The Madrid peace conference letter of invitation, also known as the Madrid Invitation or Letter of invitation to the Middle East Peace Conference in Madrid, of October 19, 1991, was a formal diplomatic invitation by the United States and the  Soviet Union issued to Israel, Syria, Lebanon, Jordan and the Palestinians, calling on them to come together and hold a peace conference in Madrid, Spain. The resulting conference came to be known as the Madrid Conference that commenced on October 30, 1991.

The invitation was issued in the name of US President George H. W. Bush and  Soviet President Mikhail Gorbachev and signed by US Secretary of State James A. Baker, III and Boris Pankin for the Soviet Union, and a reply by October 23, 1991, was requested.

It is widely agreed that the invitation, which was an outcome of compromises by all sides, detailed the structure of the Madrid process in four main areas:

That there would be an opening conference having no power to impose solutions.
It called for bilateral talks with the Arab states bordering Israel.
Talks would be held with the Palestinians on a five-year period of interim self-rule, which would then be followed by talks on the permanent status.
There would be multilateral talks on key regional issues such as refugees.

Text and content of invitation
Following are the main points within the invitation (shortened version):

October 19, 1991

On behalf of President Gorbachev and President Bush, we are very pleased to convey the attached invitation...

Sincerely,
James A. Baker, III
Boris Dmitriyevich Pankin

Invitation

...United Nations and the Soviet Union believe that an historic opportunity exists to advance the prospects for genuine peace...The United States and the Soviet Union are prepared to assist...a...peace settlement, through direct negotiations along two tracks, between Israel and the Arab states, and between Israel and the Palestinians, based on United Nations Security Council Resolutions 242 and 338...

...the president of the U.S. and the president of the USSR invite you to a peace conference, which their countries will co-sponsor, followed immediately by direct negotiations...in Madrid on 30 October 1991.

President Bush and President Gorbachev request your acceptance of this invitation...

Direct bilateral negotiations will begin four days after the opening of the conference...those...focus on region-wide issues such as arms control and regional security, water, refugee issues, environment, economic development, and other subjects of mutual interest.

...Governments to be invited include Israel, Syria, Lebanon and Jordan. Palestinians will be invited and attend as part of a joint Jordanian-Palestinian delegation. Egypt will be invited...The European Community will be a participant...The Gulf Cooperation Council will be invited...The United Nations will be invited...

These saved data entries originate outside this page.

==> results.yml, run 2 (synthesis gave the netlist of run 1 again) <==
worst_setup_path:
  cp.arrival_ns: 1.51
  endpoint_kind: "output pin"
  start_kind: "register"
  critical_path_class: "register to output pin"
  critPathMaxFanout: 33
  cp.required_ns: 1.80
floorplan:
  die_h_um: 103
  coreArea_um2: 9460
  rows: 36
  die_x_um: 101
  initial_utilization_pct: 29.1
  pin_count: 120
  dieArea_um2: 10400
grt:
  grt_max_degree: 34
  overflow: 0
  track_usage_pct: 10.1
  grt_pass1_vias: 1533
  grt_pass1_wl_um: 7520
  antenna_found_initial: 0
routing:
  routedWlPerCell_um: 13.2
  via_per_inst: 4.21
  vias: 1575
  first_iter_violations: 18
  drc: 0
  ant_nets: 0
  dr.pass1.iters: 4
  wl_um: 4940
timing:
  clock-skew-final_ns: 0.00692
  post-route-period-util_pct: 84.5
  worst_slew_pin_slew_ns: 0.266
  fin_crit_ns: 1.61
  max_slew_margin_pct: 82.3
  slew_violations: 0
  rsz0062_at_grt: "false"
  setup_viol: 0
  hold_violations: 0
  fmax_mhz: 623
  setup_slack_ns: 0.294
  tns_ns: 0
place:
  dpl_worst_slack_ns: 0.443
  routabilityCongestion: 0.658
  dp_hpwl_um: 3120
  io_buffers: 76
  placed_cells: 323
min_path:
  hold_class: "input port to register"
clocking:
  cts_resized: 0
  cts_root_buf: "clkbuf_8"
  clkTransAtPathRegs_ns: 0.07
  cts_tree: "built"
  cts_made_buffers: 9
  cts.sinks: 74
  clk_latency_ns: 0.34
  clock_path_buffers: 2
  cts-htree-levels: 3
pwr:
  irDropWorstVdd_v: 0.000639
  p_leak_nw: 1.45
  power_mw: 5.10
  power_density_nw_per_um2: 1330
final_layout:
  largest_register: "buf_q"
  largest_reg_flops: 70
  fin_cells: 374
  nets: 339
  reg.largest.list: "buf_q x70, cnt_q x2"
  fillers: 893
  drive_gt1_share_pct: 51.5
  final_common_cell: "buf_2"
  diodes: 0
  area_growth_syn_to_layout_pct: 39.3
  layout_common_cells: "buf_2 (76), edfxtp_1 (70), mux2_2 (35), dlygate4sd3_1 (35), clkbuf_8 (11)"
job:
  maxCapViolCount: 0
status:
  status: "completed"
<file path="src/sv/zvn_pkg.sv">
// ----------------------------------------------------------------------------
// zvn_pkg
// Shared types and constants for the z-score vector normalizer.
// ----------------------------------------------------------------------------
package zvn_pkg;

    localparam int SAMPLE_WIDTH = 16;
    localparam int OUT_WIDTH    = 16;
    localparam int FRAC_BITS    = 10;
    localparam int Q_BITS       = 14;
    localparam int QB_W         = 4;

    typedef struct packed {
        logic signed [SAMPLE_WIDTH-1:0] sample;
        logic                           is_last;
    } t_in_item;

    typedef struct packed {
        logic signed [OUT_WIDTH-1:0] normalized;
        logic                        last_out;
        logic                        dropped;
    } t_out_item;

    typedef enum logic [3:0] {
        S_LOAD,
        S_SQ_RD,
        S_SQ_D,
        S_SQ_MUL,
        S_SQ_ACC,
        S_Z_RD,
        S_Z_D,
        S_Z_MUL,
        S_Z_R,
        S_Z_INIT,
        S_Z_CAND,
        S_Z_CMP,
        S_Z_FIN,
        S_Z_OUT
    } t_state;

    typedef struct packed {
        logic load;
        logic start;
        logic calc_d;
        logic calc_sq;
        logic acc_d2;
        logic calc_r;
        logic z_init;
        logic z_cand;
        logic z_cmp;
        logic z_fin;
        logic idx_clr;
        logic idx_inc;
        logic clr_vec;
    } t_cmd;

    typedef struct packed {
        logic last_elem;
        logic bit_done;
    } t_stat;

endpackage

</file>
<file path="src/sv/zvn_ctrl.sv">
// ----------------------------------------------------------------------------
// zvn_ctrl
// Sequencer: load, squared-deviation pass, per-element z-score iteration.
// ----------------------------------------------------------------------------
module zvn_ctrl
    import zvn_pkg::*;
(
    input  logic  i_clk,
    input  logic  i_rst_n,
    input  logic  i_in_valid,
    input  logic  i_in_last,
    input  logic  i_out_ready,
    input  t_stat i_stat,
    output t_cmd  o_cmd,
    output logic  o_in_ready,
    output logic  o_out_valid
);

    t_state r_state;
    t_state n_state;

    always_ff @(posedge i_clk) begin
        if (!i_rst_n) begin
            r_state <= S_LOAD;
        end else begin
            r_state <= n_state;
        end
    end

    always_comb begin
        n_state = r_state;
        case (r_state)
            S_LOAD:   if (i_in_valid && i_in_last) n_state = S_SQ_RD;
            S_SQ_RD:  n_state = S_SQ_D;
            S_SQ_D:   n_state = S_SQ_MUL;
            S_SQ_MUL: n_state = S_SQ_ACC;
            S_SQ_ACC: n_state = i_stat.last_elem ? S_Z_RD : S_SQ_RD;
            S_Z_RD:   n_state = S_Z_D;
            S_Z_D:    n_state = S_Z_MUL;
            S_Z_MUL:  n_state = S_Z_R;
            S_Z_R:    n_state = S_Z_INIT;
            S_Z_INIT: n_state = S_Z_CAND;
            S_Z_CAND: n_state = S_Z_CMP;
            S_Z_CMP:  n_state = i_stat.bit_done ? S_Z_FIN : S_Z_CAND;
            S_Z_FIN:  n_state = S_Z_OUT;
            S_Z_OUT: begin
                if (i_out_ready) begin
                    n_state = i_stat.last_elem ? S_LOAD : S_Z_RD;
                end
            end
            default:  n_state = S_LOAD;
        endcase
    end

    always_comb begin
        o_cmd       = '0;
        o_in_ready  = 1'b0;
        o_out_valid = 1'b0;
        case (r_state)
            S_LOAD: begin
                o_in_ready    = 1'b1;
                o_cmd.load    = i_in_valid;
                o_cmd.start   = i_in_valid && i_in_last;
                o_cmd.idx_clr = i_in_valid && i_in_last;
            end
            S_SQ_D:   o_cmd.calc_d  = 1'b1;
            S_SQ_MUL: o_cmd.calc_sq = 1'b1;
            S_SQ_ACC: begin
                o_cmd.acc_d2  = 1'b1;
                o_cmd.idx_clr = i_stat.last_elem;
                o_cmd.idx_inc = !i_stat.last_elem;
            end
            S_Z_D:    o_cmd.calc_d  = 1'b1;
            S_Z_MUL:  o_cmd.calc_sq = 1'b1;
            S_Z_R:    o_cmd.calc_r  = 1'b1;
            S_Z_INIT: o_cmd.z_init  = 1'b1;
            S_Z_CAND: o_cmd.z_cand  = 1'b1;
            S_Z_CMP:  o_cmd.z_cmp   = 1'b1;
            S_Z_FIN:  o_cmd.z_fin   = 1'b1;
            S_Z_OUT: begin
                o_out_valid   = 1'b1;
                o_cmd.clr_vec = i_out_ready && i_stat.last_elem;
                o_cmd.idx_inc = i_out_ready && !i_stat.last_elem;
            end
            default: o_cmd = '0;
        endcase
    end

endmodule

</file>
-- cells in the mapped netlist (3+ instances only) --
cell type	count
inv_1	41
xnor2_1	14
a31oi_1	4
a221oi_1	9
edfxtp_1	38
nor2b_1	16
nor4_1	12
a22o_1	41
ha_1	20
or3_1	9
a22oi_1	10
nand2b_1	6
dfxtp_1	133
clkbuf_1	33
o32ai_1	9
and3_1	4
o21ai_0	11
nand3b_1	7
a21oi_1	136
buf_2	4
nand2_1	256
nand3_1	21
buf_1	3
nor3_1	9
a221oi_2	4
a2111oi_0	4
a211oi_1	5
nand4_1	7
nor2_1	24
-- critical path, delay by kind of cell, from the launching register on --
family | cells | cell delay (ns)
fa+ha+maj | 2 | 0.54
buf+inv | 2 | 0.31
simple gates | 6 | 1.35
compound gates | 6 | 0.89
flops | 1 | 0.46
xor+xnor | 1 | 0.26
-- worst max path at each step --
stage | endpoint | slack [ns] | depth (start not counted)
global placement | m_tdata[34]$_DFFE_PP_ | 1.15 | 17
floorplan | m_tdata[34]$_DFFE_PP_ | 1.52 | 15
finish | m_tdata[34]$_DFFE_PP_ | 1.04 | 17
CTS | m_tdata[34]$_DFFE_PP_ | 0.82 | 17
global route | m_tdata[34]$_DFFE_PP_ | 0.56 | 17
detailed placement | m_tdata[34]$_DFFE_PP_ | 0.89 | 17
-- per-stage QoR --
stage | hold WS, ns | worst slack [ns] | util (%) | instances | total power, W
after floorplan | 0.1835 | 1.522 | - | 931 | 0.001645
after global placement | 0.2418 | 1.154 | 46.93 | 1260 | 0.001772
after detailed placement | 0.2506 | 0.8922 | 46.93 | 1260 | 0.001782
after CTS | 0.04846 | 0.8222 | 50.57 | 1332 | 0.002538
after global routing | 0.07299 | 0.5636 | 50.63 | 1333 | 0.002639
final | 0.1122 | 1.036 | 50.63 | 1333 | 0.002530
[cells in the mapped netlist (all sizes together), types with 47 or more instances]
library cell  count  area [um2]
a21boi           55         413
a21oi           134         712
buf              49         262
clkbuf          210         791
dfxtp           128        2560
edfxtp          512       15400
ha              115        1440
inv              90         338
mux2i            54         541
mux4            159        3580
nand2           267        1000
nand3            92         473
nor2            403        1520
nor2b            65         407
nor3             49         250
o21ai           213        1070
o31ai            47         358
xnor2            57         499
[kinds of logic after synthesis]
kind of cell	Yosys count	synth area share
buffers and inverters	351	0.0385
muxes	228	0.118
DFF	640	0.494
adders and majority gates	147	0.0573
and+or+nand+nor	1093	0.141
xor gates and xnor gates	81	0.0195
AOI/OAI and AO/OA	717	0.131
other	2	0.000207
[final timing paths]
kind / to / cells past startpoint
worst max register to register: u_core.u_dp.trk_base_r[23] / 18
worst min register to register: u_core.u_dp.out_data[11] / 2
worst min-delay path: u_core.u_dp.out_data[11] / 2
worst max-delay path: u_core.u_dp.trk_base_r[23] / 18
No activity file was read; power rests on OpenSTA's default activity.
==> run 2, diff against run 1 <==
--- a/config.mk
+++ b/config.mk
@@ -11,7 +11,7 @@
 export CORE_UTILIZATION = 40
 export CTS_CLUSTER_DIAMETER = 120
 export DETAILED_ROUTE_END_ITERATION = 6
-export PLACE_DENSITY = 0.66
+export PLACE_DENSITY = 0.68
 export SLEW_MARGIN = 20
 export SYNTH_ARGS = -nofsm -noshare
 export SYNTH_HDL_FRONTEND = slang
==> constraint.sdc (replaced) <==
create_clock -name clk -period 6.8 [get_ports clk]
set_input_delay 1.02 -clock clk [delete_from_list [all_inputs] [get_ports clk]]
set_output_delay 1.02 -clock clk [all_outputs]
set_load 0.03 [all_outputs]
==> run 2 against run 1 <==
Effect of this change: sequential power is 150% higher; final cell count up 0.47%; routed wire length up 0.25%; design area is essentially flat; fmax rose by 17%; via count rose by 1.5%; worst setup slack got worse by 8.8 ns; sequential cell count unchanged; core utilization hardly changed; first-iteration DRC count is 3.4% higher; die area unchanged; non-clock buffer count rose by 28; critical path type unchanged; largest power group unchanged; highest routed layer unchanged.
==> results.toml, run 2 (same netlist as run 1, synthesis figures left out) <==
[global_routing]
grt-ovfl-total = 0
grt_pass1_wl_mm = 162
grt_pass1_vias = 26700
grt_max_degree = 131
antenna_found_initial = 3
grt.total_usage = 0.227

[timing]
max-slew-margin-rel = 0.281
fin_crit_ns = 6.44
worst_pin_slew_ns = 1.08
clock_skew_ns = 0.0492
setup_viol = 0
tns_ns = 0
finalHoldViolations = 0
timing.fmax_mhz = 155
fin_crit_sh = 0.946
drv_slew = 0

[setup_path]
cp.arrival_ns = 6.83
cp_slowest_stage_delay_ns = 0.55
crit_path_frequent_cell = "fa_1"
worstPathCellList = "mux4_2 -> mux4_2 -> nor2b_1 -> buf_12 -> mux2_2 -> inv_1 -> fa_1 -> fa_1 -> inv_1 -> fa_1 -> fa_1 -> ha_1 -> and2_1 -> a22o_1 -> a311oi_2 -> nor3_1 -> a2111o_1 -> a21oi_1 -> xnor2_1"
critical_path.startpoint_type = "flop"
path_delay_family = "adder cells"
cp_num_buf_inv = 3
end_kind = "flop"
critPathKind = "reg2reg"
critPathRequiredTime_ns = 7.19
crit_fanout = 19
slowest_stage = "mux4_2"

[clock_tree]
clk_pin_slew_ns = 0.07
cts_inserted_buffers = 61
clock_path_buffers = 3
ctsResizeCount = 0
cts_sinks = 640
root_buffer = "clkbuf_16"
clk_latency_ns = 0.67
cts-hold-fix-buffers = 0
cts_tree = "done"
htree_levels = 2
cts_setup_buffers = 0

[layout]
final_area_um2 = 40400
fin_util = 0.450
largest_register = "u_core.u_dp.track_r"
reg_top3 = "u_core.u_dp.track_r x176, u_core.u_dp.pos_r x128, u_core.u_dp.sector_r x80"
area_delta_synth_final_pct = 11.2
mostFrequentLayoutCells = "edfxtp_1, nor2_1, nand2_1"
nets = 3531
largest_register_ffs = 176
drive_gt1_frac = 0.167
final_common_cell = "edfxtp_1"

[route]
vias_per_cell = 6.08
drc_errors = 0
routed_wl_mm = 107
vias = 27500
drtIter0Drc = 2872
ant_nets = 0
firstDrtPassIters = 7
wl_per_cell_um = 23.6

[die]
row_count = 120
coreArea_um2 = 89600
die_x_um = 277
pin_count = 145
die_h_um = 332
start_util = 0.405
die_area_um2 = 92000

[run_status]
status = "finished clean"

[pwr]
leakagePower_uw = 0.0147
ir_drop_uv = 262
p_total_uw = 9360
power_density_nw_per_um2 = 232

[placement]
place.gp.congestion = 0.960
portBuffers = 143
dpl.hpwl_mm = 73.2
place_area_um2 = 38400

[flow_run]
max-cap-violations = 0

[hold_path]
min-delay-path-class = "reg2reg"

The conference will have no power to impose solutions on the parties or veto agreements reached by them. It will have no authority to make decisions for the parties and no ability to vote on issues or results. The conference can reconvene only with the consent of all the parties.

...negotiations between Israel and Palestinians...will be conducted in phases, beginning with talks on interim self-government...Once agreed the interim self-government arrangements will last for a period of five years...negotiations will take place on permanent status...negotiations between Israel and the Arab states, will take place on the basis of resolutions 242 and 338...

...this process offers the promise of ending decades of confrontation and conflict and the hope of lasting peace...only through such a process can real peace and reconciliation among the Arab states, Israel and the Palestinians be achieved...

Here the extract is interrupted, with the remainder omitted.